Let’s address the elephant in the room: Indiana has a not-great track record with environmentalism. In U.S. News & World Report’s annual ranking of states, Indiana trudges in at 48th place for “natural environment,” which includes air and water quality and pollution.
Not everyone agrees global warming is even happening. Just 67 percent of Marion County residents are convinced, the same as the national average, according to a 2019 Yale University study.
So Earth Day Indiana will be welcoming of the “Earth-curious.” That’s what Greg Ziesemer, the new head of Earth Day Indiana, calls people who aren’t totally up to speed on environmental issues, but want to learn more. Even if you’ve never gotten around to signing up for recycling service at home, or you can’t exactly define the greenhouse effect, don’t shy away from the April 25 festival—come get inspired at White River State Park.
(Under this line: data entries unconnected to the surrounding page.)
==> src/sv/arce_pkg.sv <==
// Package for the audio-reactive color engine: codes, constants and shared types.
`default_nettype none
package arce_pkg;

	localparam logic [2:0] MODE_GRADIENT = 3'd0;
	localparam logic [2:0] MODE_PULSE    = 3'd1;
	localparam logic [2:0] MODE_SPECTRUM = 3'd2;
	localparam logic [2:0] MODE_ENERGY   = 3'd3;
	localparam logic [2:0] MODE_RAINBOW  = 3'd4;

	localparam logic [1:0] REG_MODE   = 2'd0;
	localparam logic [1:0] REG_BRIGHT = 2'd1;
	localparam logic [1:0] REG_DECAY  = 2'd2;

	localparam logic [16:0] HUE_FULL  = 17'd92160;
	localparam logic [16:0] SECTOR    = 17'd15360;
	localparam logic [16:0] PULSE_MAX = 17'd131071;
	localparam logic [16:0] ONE_Q16   = 17'd65536;
	localparam logic [16:0] SAT_LOW   = 17'd52428;
	localparam logic [16:0] HALF_Q16  = 17'd32768;

	typedef enum logic [2:0] {
		ST_IDLE,
		ST_STATE,
		ST_HUE,
		ST_HSV_C,
		ST_HSV_P,
		ST_HSV_X,
		ST_COLOR,
		ST_OUT
	} arce_state_t;

	// Commands from the controller to the datapath.
	typedef struct packed {
		logic load;
		logic do_state;
		logic do_hue;
		logic do_c;
		logic do_p;
		logic do_x;
		logic do_color;
	} arce_cmd_t;

	// Status from the datapath.
	typedef struct packed {
		logic uses_hsv;
	} arce_status_t;

	function automatic logic [7:0] clamp255(input logic [47:0] v);
		return (v > 48'd255) ? 8'd255 : v[7:0];
	endfunction

endpackage
`default_nettype wire

==> src/sv/arce_ctrl.sv <==
// Controller state machine that sequences one frame through the datapath.
`default_nettype none
module arce_ctrl
	import arce_pkg::*;
(
	input  wire logic         clk,
	input  wire logic         arst_n,
	input  wire logic         in_req,
	input  wire logic         out_taken,
	input  wire arce_status_t status,
	output arce_cmd_t         cmd,
	output logic              busy,
	output logic              out_valid
);

	arce_state_t state_q, state_next;

	always_ff @(posedge clk or negedge arst_n) begin
		if (!arst_n) begin
			state_q <= ST_IDLE;
		end else begin
			state_q <= state_next;
		end
	end

	// Next state.
	always_comb begin
		state_next = state_q;
		case (state_q)
			ST_IDLE:  if (in_req) state_next = ST_STATE;
			ST_STATE: state_next = ST_HUE;
			ST_HUE:   state_next = status.uses_hsv ? ST_HSV_C : ST_COLOR;
			ST_HSV_C: state_next = ST_HSV_P;
			ST_HSV_P: state_next = ST_HSV_X;
			ST_HSV_X: state_next = ST_COLOR;
			ST_COLOR: state_next = ST_OUT;
			ST_OUT:   if (out_taken) state_next = ST_IDLE;
			default:  state_next = ST_IDLE;
		endcase
	end

	// Outputs.
	always_comb begin
		cmd = '0;
		busy = 1'b1;
		out_valid = 1'b0;
		case (state_q)
			ST_IDLE: begin
				busy = 1'b0;
				cmd.load = in_req;
			end
			ST_STATE: cmd.do_state = 1'b1;
			ST_HUE:   cmd.do_hue = 1'b1;
			ST_HSV_C: cmd.do_c = 1'b1;
			ST_HSV_P: cmd.do_p = 1'b1;
			ST_HSV_X: cmd.do_x = 1'b1;
			ST_COLOR: cmd.do_color = 1'b1;
			ST_OUT:   out_valid = 1'b1;
			default:  busy = 1'b1;
		endcase
	end

endmodule
`default_nettype wire

==> config.mk <==
export PLATFORM = sky130hd
export DESIGN_NAME = arce_ctrl
export DESIGN_NICKNAME = d
export VERILOG_FILES = /design/src/sv/arce_pkg.sv /design/src/sv/arce_ctrl.sv
export SDC_FILE = /design/constraint.sdc
export NUM_CORES = 1
export LEC_CHECK = 0
export BUFFER_PORTS_ARGS = -buffer_cell sky130_fd_sc_hd__clkbuf_2
export CORE_AREA = 4 4 41 43
export CTS_CLUSTER_SIZE = 12
export DETAILED_ROUTE_END_ITERATION = 8
export DIE_AREA = 0 0 45 47
export PLACE_DENSITY = 0.47
export SKIP_CTS_REPAIR_TIMING = 1
export SKIP_LAST_GASP = 1
export SLEW_MARGIN = 20
export SYNTH_ARGS = -nofsm -noshare
export SYNTH_HDL_FRONTEND = slang
export SYNTH_SLANG_ARGS = --single-unit
==> constraint.sdc <==
create_clock -name clk -period 1.1 [get_ports clk]
set_clock_uncertainty 0.15 [all_clocks]
set_input_delay 0.11 -clock clk [delete_from_list [all_inputs] [get_ports clk]]
set_output_delay 0.11 -clock clk [all_outputs]
set_load 0.02 [all_outputs]
Word-level counts from Yosys, hierarchy flattened
Index checks and enable logic that the tools add are counted. Widths: inputs -> output; s select.

Bits in registers: 3. Logic and storage cells: 25.

Mux-type cells: 13. Reduce and logical (&&, ||, !) cells: 2. Equal/unequal tests: 9.

Operator list (number): $pmux 3 s8 (1); $eq 3x3->1 const B (4); $mux 1 (9); $mux 3 (3); $eq 3x2->1 const B (2); $ne 2x2->1 const B (2); $eq 3x1->1 const B (1); $logic_not 3->1 (1); $reduce_and 2->1 (1).

Longest topological paths before layout
Gate-level depths: netlist (run 1).

Depth after elaboration: 3. Gate-level depth with buffers: 4.

Worst setup path before layout (run 1)
Ideal clock, no wire load.

Path kind: reg-to-output. Start: register state_q[1]. End: output cmd[6] in the netlist's numbering. Data required time: 0.840 ns. Slack: -0.261 ns. Stages on the path, launching flop included: 4. Path buffers: 1. Arrival time: 1.101 ns. Cell sequence: dfrtp_1 buf_6 or3_4 nor2_2.

RTL lines: from (decl) (RTL line arce_ctrl.sv:16) `arce_state_t state_q, state_next;`; from (signal assigned) (RTL line arce_ctrl.sv:22) `state_q <= state_next;`; to (decl) (RTL line arce_ctrl.sv:11) `output arce_cmd_t cmd,`.
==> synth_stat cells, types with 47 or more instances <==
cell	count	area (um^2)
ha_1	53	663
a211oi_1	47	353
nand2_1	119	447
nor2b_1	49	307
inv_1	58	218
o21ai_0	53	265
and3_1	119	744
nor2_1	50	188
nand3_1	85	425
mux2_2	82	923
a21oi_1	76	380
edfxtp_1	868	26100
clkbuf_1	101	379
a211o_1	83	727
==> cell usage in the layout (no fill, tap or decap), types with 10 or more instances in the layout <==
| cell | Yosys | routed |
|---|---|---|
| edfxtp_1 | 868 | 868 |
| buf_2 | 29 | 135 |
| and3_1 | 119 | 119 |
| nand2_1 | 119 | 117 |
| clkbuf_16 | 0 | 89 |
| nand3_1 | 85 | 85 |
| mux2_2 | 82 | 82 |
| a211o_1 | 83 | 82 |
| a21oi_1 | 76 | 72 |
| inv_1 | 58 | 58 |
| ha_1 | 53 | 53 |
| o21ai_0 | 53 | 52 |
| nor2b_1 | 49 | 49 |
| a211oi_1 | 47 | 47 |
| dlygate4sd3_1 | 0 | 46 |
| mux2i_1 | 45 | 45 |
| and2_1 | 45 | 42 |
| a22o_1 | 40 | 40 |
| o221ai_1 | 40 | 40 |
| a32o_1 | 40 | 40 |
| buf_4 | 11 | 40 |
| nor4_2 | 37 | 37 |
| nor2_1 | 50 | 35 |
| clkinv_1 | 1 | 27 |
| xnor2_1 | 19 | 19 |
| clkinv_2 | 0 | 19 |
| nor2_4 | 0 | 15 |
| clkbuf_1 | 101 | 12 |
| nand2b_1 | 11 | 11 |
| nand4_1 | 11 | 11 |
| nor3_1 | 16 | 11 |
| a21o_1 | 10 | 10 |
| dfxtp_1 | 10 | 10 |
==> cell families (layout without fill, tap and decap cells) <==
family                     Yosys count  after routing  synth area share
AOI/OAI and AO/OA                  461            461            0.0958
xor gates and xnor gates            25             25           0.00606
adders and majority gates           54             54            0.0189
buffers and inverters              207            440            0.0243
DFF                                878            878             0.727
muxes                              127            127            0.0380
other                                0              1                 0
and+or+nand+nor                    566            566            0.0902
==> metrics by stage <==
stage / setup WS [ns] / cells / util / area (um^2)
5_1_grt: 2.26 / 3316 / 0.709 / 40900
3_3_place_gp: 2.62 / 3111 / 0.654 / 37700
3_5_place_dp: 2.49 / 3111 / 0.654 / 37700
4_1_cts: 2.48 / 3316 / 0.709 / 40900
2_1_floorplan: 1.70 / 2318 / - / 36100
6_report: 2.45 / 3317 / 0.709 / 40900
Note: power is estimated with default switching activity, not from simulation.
**config.mk**
```make
export PLATFORM = sky130hd
export DESIGN_NAME = i2c_master_bit_engine
export DESIGN_NICKNAME = d
export VERILOG_FILES = /design/src/rtl/i2cmbe_pkg.sv /design/src/rtl/i2cmbe_seq.sv /design/src/rtl/i2c_master_bit_engine.sv
export SDC_FILE = /design/constraint.sdc
export NUM_CORES = 1
export LEC_CHECK = 0
export ABC_CLOCK_PERIOD_IN_PS = 2500
export BUFFER_PORTS_ARGS = -buffer_cell sky130_fd_sc_hd__buf_2
export CORE_MARGIN = 8
export CORE_UTILIZATION = 52
export CTS_CLUSTER_DIAMETER = 50
export CTS_CLUSTER_SIZE = 14
export DETAILED_ROUTE_END_ITERATION = 10
export PLACE_DENSITY_LB_ADDON = 0.12
export SYNTH_ARGS = -nofsm -noshare
export SYNTH_HDL_FRONTEND = slang
export SYNTH_SLANG_ARGS = --single-unit
```
**constraint.sdc**
```tcl
create_clock -name clk -period 2.5 [get_ports clk]
set_clock_uncertainty 0.15 [all_clocks]
set_input_delay 0.125 -clock clk [delete_from_list [all_inputs] [get_ports clk]]
set_output_delay 0.125 -clock clk [all_outputs]
set_load 0.05 [all_outputs]
```
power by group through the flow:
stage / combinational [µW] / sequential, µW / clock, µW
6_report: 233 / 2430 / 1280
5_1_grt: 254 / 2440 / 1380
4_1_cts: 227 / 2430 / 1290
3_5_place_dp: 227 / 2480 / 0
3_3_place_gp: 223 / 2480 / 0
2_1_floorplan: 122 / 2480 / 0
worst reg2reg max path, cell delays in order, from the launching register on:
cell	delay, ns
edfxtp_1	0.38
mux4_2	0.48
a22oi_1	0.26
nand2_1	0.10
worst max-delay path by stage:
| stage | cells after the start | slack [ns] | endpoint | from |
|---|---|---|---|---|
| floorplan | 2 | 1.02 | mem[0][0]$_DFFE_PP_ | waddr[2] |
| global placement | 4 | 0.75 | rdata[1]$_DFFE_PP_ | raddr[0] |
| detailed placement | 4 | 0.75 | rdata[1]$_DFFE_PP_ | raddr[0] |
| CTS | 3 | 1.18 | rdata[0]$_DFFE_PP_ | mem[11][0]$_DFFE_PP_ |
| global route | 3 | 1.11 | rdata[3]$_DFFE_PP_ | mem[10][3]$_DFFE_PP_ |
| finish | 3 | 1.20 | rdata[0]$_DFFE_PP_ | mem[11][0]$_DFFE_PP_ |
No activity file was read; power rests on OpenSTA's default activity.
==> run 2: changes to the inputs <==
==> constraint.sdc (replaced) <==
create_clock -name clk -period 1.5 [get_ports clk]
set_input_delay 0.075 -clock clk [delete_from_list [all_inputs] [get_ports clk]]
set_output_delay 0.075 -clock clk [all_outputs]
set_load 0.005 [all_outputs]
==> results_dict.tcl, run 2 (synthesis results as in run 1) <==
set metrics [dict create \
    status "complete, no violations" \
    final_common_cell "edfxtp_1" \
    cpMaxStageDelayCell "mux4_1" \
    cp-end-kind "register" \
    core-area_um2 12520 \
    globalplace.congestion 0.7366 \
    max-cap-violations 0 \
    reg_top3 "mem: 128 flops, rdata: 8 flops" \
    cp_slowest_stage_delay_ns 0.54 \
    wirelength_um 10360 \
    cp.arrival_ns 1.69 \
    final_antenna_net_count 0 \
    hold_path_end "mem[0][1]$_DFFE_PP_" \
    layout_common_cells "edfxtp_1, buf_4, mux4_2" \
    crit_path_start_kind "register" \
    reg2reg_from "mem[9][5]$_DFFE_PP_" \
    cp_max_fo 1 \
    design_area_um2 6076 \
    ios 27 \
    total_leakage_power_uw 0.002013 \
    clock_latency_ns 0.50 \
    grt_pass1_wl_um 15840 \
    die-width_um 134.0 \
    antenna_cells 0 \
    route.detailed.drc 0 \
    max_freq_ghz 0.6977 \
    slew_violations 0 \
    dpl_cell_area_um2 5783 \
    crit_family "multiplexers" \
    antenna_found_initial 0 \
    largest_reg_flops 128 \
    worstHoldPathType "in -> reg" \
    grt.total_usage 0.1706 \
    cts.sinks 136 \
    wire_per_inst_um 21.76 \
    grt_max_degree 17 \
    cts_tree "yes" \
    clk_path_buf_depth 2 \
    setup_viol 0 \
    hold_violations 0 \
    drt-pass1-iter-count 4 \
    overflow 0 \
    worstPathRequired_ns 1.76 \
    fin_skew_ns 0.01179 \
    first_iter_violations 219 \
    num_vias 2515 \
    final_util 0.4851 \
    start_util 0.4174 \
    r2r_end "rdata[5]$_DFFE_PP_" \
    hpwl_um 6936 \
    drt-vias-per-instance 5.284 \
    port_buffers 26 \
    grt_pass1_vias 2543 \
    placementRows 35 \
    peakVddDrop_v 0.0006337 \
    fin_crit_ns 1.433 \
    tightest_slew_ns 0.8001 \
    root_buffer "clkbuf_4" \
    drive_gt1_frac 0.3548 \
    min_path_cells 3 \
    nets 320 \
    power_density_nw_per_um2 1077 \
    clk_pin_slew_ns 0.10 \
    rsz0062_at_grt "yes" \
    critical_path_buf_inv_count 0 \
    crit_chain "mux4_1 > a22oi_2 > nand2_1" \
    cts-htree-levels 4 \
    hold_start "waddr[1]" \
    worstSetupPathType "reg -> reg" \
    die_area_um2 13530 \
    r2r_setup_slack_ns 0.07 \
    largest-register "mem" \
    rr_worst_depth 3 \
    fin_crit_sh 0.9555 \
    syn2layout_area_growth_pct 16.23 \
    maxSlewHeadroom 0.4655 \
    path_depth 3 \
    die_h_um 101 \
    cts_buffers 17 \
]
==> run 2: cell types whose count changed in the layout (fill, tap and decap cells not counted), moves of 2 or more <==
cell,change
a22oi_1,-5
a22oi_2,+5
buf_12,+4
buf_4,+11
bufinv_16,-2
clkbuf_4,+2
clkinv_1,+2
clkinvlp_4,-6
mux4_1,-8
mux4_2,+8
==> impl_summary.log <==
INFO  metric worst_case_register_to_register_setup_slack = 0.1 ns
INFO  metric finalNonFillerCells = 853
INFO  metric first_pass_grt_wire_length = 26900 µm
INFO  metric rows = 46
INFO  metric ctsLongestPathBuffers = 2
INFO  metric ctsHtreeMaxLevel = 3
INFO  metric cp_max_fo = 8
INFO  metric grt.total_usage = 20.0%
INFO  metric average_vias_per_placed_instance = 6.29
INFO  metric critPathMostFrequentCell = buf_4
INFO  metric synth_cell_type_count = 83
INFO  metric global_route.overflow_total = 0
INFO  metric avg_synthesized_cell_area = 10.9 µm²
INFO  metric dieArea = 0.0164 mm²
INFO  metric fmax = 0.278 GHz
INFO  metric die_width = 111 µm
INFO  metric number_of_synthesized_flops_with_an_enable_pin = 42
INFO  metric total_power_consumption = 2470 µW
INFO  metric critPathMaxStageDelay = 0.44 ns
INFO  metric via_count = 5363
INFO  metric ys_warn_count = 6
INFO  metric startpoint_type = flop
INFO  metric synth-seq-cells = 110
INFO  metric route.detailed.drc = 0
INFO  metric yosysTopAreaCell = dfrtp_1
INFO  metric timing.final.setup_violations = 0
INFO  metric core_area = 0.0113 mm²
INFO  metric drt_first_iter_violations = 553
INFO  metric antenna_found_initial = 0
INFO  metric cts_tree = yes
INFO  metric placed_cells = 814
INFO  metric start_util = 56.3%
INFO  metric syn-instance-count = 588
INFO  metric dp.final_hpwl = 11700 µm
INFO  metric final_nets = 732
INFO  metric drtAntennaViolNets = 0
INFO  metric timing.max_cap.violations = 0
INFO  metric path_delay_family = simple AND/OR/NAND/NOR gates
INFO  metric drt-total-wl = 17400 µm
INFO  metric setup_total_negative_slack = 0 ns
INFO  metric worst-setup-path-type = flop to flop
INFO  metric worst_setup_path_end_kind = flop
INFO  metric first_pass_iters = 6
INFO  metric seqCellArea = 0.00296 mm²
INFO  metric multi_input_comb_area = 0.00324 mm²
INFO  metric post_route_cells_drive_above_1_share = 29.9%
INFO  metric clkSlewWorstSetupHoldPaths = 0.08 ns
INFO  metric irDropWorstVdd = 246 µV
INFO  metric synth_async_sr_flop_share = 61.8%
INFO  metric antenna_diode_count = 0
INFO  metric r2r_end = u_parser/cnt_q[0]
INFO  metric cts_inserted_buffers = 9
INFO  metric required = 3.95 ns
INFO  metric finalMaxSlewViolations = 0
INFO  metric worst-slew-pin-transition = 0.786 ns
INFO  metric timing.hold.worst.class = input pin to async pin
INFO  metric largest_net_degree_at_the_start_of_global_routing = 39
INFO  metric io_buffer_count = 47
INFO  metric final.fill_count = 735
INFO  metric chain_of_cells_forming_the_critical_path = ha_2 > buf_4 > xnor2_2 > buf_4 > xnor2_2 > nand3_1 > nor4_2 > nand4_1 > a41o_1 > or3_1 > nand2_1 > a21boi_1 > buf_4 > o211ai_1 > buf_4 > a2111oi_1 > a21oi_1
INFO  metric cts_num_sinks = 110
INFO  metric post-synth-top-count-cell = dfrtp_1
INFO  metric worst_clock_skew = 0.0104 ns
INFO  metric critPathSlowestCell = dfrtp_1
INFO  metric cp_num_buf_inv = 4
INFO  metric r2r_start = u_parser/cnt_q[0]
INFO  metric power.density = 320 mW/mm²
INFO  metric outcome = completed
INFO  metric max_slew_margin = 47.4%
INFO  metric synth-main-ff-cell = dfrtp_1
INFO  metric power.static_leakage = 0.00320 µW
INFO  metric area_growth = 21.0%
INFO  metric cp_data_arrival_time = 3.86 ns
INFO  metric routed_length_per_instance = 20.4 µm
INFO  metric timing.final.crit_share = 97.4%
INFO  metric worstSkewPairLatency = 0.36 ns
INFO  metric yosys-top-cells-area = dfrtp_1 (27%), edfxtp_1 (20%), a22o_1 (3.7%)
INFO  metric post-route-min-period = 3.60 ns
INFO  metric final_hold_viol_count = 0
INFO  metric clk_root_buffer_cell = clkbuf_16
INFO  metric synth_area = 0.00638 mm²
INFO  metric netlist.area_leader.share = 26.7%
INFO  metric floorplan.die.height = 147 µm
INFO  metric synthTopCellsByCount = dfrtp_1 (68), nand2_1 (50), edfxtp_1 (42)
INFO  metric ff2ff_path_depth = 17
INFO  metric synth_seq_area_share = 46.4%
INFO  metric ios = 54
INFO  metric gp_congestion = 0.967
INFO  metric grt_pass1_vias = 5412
[config.mk]
export PLATFORM = sky130hd
export DESIGN_NAME = websocket_frame_deframer
export DESIGN_NICKNAME = d
export VERILOG_FILES = /design/src/rtl/core/wsfd_pkg.sv /design/src/rtl/core/wsfd_in_stage.sv /design/src/rtl/core/wsfd_parser.sv /design/src/rtl/core/wsfd_out_buf.sv /design/src/rtl/core/websocket_frame_deframer.sv
export SDC_FILE = /design/constraint.sdc
export NUM_CORES = 1
export LEC_CHECK = 0
export BUFFER_PORTS_ARGS = -buffer_cell sky130_fd_sc_hd__buf_2
export CAP_MARGIN = 25
export CORE_UTILIZATION = 45
export CTS_BUF_LIST = sky130_fd_sc_hd__clkbuf_8
export DETAILED_ROUTE_END_ITERATION = 10
export PLACE_DENSITY = 0.69
export SLEW_MARGIN = 40
export SYNTH_ARGS = -nofsm -noshare
export SYNTH_HDL_FRONTEND = slang
export SYNTH_SLANG_ARGS = --single-unit
[constraint.sdc]
create_clock -name clk -period 17.5 [get_ports clk]
set_input_delay 0.875 -clock clk [delete_from_list [all_inputs] [get_ports clk]]
set_output_delay 0.875 -clock clk [all_outputs]
set_load 0.02 [all_outputs]
[src/rtl/core/wsfd_pkg.sv]
// Package: types and constants of the WebSocket frame deframer.
`timescale 1ns / 1ps
package wsfd_pkg;

  localparam int LEN_W    = 63;
  localparam int TDATA_W  = 72;
  localparam int TUSER_W  = 10;

  localparam logic [2:0] PH_HDR0   = 3'd0;
  localparam logic [2:0] PH_HDR1   = 3'd1;
  localparam logic [2:0] PH_EXTLEN = 3'd2;
  localparam logic [2:0] PH_KEY    = 3'd3;
  localparam logic [2:0] PH_DATA   = 3'd4;

  localparam logic [6:0] LEN_CODE16 = 7'd126;
  localparam logic [6:0] LEN_CODE64 = 7'd127;

  localparam logic [3:0] EXT16_BYTES = 4'd2;
  localparam logic [3:0] EXT64_BYTES = 4'd8;
  localparam logic [3:0] KEY_BYTES   = 4'd4;

  typedef struct packed {
    logic [LEN_W-1:0] payload_length;
    logic             was_masked;
    logic [3:0]       frame_opcode;
    logic [2:0]       reserved_bits;
    logic             fin_flag;
    logic             frame_last;
    logic             has_byte;
    logic [7:0]       payload_byte;
  } res_t;

endpackage

[src/rtl/core/wsfd_in_stage.sv]
// Input register stage of the deframer.
`timescale 1ns / 1ps
module wsfd_in_stage (
  input  logic       clk,
  input  logic       rst,
  input  logic       s_tvalid,
  output logic       s_tready,
  input  logic [7:0] s_tdata,   // stream_byte
  input  logic       take,
  output logic       in_valid,
  output logic [7:0] in_byte
);

  assign s_tready = !rst && (!in_valid || take);

  always_ff @(posedge clk) begin
    if (rst) begin
      in_valid <= 1'b0;
    end else if (s_tvalid && s_tready) begin
      in_valid <= 1'b1;
    end else if (take) begin
      in_valid <= 1'b0;
    end
  end

  always_ff @(posedge clk) begin
    if (s_tvalid && s_tready) begin
      in_byte <= s_tdata;
    end
  end

endmodule

[src/rtl/core/wsfd_parser.sv]
// Frame header parser and payload unmasking.
`timescale 1ns / 1ps
module wsfd_parser import wsfd_pkg::*; (
  input  logic       clk,
  input  logic       rst,
  input  logic       take,
  input  logic [7:0] in_byte,
  output logic       res_valid,
  output res_t       res
);

  logic [2:0]       phase, phase_next;
  logic [3:0]       hdr_cnt, hdr_cnt_next;
  logic             fin, fin_next;
  logic [2:0]       rsv, rsv_next;
  logic [3:0]       opcode, opcode_next;
  logic             masked, masked_next;
  logic [LEN_W-1:0] len, len_next;
  logic [LEN_W-1:0] remaining, remaining_next;
  logic [31:0]      mask_key, mask_key_next;
  logic [1:0]       idx, idx_next;

  logic             len_done;
  logic             key_done;
  logic [7:0]       key_byte;
  logic             last;

  always_comb begin
    case (idx)
      2'd0:    key_byte = mask_key[31:24];
      2'd1:    key_byte = mask_key[23:16];
      2'd2:    key_byte = mask_key[15:8];
      default: key_byte = mask_key[7:0];
    endcase
  end

  always_comb begin
    phase_next     = phase;
    hdr_cnt_next   = hdr_cnt;
    fin_next       = fin;
    rsv_next       = rsv;
    opcode_next    = opcode;
    masked_next    = masked;
    len_next       = len;
    remaining_next = remaining;
    mask_key_next  = mask_key;
    idx_next       = idx;
    len_done       = 1'b0;
    key_done       = 1'b0;
    last           = 1'b0;
    res_valid      = 1'b0;
    res.payload_byte = 8'd0;
    res.has_byte     = 1'b0;
    res.frame_last   = 1'b0;

    unique case (phase)
      PH_HDR1: begin
        masked_next   = in_byte[7];
        mask_key_next = '0;
        len_next      = '0;
        if (in_byte[6:0] == LEN_CODE16) begin
          hdr_cnt_next = EXT16_BYTES;
          phase_next   = PH_EXTLEN;
        end else if (in_byte[6:0] == LEN_CODE64) begin
          hdr_cnt_next = EXT64_BYTES;
          phase_next   = PH_EXTLEN;
        end else begin
          len_next = LEN_W'(in_byte[6:0]);
          len_done = 1'b1;
        end
      end
      PH_EXTLEN: begin
        len_next = {len[LEN_W-9:0], in_byte};
        if (hdr_cnt != 4'd0) begin
          hdr_cnt_next = hdr_cnt - 4'd1;
        end
        len_done = (hdr_cnt_next == 4'd0);
      end
      PH_KEY: begin
        mask_key_next = {mask_key[23:0], in_byte};
        if (hdr_cnt != 4'd0) begin
          hdr_cnt_next = hdr_cnt - 4'd1;
        end
        key_done = (hdr_cnt_next == 4'd0);
      end
      PH_DATA: begin
        last             = (remaining == LEN_W'(1));
        remaining_next   = remaining - LEN_W'(1);
        idx_next         = idx + 2'd1;
        res_valid        = 1'b1;
        res.payload_byte = in_byte ^ key_byte;
        res.has_byte     = 1'b1;
        res.frame_last   = last;
        if (last) begin
          phase_next = PH_HDR0;
          idx_next   = 2'd0;
        end
      end
      default: begin
        fin_next     = in_byte[7];
        rsv_next     = in_byte[6:4];
        opcode_next  = in_byte[3:0];
        hdr_cnt_next = 4'd0;
        phase_next   = PH_HDR1;
      end
    endcase

    if (len_done && masked_next) begin
      hdr_cnt_next = KEY_BYTES;
      phase_next   = PH_KEY;
    end else if (len_done || key_done) begin
      idx_next       = 2'd0;
      remaining_next = len_next;
      if (len_next == '0) begin
        phase_next     = PH_HDR0;
        res_valid      = 1'b1;
        res.frame_last = 1'b1;
      end else begin
        phase_next = PH_DATA;
      end
    end

    res.fin_flag       = fin_next;
    res.reserved_bits  = rsv_next;
    res.frame_opcode   = opcode_next;
    res.was_masked     = masked_next;
    res.payload_length = len_next;
  end

  always_ff @(posedge clk) begin
    if (rst) begin
      phase     <= PH_HDR0;
      hdr_cnt   <= 4'd0;
      fin       <= 1'b0;
      rsv       <= 3'd0;
      opcode    <= 4'd0;
      masked    <= 1'b0;
      len       <= '0;
      remaining <= '0;
      mask_key  <= 32'd0;
      idx       <= 2'd0;
    end else if (take) begin
      phase     <= phase_next;
      hdr_cnt   <= hdr_cnt_next;
      fin       <= fin_next;
      rsv       <= rsv_next;
      opcode    <= opcode_next;
      masked    <= masked_next;
      len       <= len_next;
      remaining <= remaining_next;
      mask_key  <= mask_key_next;
      idx       <= idx_next;
    end
  end

endmodule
Ziesemer wants to tap into the energy of the moment. As more people are agreeing on the existence of climate change—whether manmade or not—it has become an inescapable aspect of our national discourse. Earth Day Indiana’s executive director aims to seize on that timeliness and rejuvenate the festival, making it a more interactive experience. “I want it to be more than just, show up, hear a band or two, pick up a brochure, take it home, and recycle it,” says Ziesemer. He believes that the more engaged the attendees are—especially the younger folks—the more likely they are to actually act on the lessons and new lifestyle habits they’re exposed to.
Speaking of the youth … The festival will have a host of new events catered specifically to them. Kids can see their peers present research they did through the Eco-Science Challenge, sponsored by Earth Charter Indiana, whose mission is partly to educate young people about ways to lead a more sustainable life. Or they can learn about aboriginal hunting-and-gathering traditions with White Pine Wilderness Academy, which teaches people how to live sustainably through indigenous and Native American ways.
They might even be inspired to start their own backyard vegetable patch. Legacy Taste of the Garden, an organization founded by family farmers whose roots predate the Civil War, will show people how to garden and live off their own food in an urban environment.
The festival will still have all the traditions people have enjoyed over the years. Expect live music and craft beer from Daredevil Brewing Co., plus vendors selling and informing consumers about alternative energy forms, among other things.
You don’t want to go to a weekend event and get lectured. Neither does Ziesemer. His vision of a more engaging Earth Day focuses on improving the world around us, not getting demoralized by the steady drumbeat of negative news. To him, environmental reform goes beyond politics. “Green trumps red and blue every time,” he says.